(Supplied material):
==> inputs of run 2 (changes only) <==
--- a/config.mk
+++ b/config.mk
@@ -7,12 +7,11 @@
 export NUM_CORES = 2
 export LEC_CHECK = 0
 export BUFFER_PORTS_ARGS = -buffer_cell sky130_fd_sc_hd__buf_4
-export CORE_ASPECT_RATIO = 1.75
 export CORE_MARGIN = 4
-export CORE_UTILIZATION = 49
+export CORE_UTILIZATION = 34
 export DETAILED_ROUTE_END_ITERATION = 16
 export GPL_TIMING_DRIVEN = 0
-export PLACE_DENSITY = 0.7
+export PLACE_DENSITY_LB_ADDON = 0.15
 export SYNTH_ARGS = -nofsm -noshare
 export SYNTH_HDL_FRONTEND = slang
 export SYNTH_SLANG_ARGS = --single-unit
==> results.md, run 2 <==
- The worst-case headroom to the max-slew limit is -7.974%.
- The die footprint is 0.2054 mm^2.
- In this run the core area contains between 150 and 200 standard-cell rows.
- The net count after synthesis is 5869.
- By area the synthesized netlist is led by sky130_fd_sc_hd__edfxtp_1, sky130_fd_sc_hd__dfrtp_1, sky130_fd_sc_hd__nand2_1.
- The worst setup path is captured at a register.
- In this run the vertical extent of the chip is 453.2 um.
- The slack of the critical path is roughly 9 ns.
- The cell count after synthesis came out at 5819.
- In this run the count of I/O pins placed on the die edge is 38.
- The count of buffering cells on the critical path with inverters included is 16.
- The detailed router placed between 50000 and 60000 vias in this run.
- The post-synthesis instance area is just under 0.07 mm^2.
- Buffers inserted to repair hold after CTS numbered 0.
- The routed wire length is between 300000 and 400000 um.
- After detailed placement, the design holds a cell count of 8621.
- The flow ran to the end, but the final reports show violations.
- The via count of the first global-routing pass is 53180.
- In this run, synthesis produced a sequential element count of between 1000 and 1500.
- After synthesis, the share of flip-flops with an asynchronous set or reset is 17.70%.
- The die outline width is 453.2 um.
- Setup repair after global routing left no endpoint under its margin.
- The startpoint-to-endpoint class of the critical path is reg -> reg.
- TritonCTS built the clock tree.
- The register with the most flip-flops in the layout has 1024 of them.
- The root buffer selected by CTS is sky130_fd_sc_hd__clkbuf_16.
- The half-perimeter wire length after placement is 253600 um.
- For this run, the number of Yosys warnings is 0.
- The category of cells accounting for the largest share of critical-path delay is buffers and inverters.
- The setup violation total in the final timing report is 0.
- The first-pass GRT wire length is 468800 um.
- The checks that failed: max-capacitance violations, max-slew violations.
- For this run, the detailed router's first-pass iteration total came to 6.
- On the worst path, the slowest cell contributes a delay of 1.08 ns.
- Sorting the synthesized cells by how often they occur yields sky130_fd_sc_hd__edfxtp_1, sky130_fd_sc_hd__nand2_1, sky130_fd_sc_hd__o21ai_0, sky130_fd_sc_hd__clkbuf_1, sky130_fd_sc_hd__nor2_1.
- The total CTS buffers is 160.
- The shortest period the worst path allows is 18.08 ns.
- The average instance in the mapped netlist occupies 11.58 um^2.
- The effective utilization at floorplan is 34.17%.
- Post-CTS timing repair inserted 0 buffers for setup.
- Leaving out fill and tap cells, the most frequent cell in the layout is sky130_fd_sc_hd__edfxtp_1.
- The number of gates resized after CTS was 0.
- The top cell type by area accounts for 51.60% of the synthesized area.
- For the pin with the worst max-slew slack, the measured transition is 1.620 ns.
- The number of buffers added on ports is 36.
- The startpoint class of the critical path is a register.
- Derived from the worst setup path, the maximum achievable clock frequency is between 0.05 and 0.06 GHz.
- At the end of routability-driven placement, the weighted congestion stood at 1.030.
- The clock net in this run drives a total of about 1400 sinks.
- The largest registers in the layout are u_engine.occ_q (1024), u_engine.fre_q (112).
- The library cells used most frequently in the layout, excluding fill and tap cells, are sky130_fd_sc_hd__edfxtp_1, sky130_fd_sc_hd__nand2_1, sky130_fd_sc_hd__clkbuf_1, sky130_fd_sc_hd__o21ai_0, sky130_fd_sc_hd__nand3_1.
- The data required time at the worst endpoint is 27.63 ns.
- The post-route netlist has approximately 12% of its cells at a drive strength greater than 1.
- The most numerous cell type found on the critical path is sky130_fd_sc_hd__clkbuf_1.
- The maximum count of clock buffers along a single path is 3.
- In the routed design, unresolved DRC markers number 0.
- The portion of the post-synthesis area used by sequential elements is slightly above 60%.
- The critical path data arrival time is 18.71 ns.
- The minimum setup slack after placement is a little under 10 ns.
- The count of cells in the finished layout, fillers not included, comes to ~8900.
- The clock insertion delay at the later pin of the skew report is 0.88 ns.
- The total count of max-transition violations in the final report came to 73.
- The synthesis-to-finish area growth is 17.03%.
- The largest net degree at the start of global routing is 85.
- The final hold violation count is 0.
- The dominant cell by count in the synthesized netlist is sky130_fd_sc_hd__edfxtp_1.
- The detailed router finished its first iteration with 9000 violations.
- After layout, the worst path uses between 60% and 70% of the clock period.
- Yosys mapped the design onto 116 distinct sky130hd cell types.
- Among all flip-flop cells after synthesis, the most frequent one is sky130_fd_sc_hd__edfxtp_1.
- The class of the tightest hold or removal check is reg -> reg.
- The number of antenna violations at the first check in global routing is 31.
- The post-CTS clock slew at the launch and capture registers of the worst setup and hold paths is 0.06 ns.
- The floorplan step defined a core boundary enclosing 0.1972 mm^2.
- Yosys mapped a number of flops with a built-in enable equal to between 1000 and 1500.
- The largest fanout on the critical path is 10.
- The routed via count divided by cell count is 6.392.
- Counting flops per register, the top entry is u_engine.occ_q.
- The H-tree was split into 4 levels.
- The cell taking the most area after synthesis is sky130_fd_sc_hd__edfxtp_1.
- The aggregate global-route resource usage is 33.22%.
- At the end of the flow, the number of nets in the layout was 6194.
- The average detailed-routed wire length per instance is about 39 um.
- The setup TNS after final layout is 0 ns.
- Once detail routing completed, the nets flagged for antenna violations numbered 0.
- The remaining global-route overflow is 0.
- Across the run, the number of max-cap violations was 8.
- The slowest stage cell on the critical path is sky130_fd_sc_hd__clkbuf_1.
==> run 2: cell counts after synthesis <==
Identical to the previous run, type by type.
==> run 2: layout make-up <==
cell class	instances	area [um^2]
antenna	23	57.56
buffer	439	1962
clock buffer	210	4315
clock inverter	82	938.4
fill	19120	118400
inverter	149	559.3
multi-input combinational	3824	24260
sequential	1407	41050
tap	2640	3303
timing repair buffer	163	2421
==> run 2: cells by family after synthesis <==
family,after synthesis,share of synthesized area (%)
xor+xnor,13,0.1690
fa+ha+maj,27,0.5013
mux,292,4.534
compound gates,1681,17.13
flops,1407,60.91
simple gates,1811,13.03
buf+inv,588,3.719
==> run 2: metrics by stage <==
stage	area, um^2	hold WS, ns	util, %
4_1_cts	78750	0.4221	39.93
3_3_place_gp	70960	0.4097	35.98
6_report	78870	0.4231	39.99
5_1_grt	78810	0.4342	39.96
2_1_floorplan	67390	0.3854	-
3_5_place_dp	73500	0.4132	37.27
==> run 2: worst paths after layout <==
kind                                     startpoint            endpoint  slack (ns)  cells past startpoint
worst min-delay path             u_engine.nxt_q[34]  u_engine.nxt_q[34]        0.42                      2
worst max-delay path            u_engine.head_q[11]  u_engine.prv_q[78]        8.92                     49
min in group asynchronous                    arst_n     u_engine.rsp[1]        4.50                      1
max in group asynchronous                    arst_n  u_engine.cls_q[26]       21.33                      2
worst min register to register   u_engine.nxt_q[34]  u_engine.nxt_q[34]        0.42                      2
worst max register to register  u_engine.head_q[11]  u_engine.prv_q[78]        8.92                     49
...
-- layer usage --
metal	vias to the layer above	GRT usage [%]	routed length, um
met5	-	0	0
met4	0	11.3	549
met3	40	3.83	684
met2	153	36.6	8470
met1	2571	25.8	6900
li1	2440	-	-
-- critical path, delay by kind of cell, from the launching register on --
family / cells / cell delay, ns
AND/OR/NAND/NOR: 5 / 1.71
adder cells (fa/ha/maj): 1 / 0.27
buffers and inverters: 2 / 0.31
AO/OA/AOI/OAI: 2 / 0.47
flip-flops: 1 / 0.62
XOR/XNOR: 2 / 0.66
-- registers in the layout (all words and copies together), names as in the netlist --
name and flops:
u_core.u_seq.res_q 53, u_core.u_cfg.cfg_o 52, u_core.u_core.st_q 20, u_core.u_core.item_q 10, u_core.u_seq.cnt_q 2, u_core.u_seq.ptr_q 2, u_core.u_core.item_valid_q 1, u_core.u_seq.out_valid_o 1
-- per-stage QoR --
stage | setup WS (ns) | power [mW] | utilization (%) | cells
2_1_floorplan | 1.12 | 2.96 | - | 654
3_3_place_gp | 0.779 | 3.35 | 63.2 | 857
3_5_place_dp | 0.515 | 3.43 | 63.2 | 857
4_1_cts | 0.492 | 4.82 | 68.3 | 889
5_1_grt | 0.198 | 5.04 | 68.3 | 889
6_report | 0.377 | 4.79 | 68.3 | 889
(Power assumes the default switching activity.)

(Directions for this task): Give only the lines from the one holding "run 2: worst" through the one holding "worst min register", each restated exactly as it appears above.

(Solution for this problem):
==> run 2: worst paths after layout <==
kind                                     startpoint            endpoint  slack (ns)  cells past startpoint
worst min-delay path             u_engine.nxt_q[34]  u_engine.nxt_q[34]        0.42                      2
worst max-delay path            u_engine.head_q[11]  u_engine.prv_q[78]        8.92                     49
min in group asynchronous                    arst_n     u_engine.rsp[1]        4.50                      1
max in group asynchronous                    arst_n  u_engine.cls_q[26]       21.33                      2
worst min register to register   u_engine.nxt_q[34]  u_engine.nxt_q[34]        0.42                      2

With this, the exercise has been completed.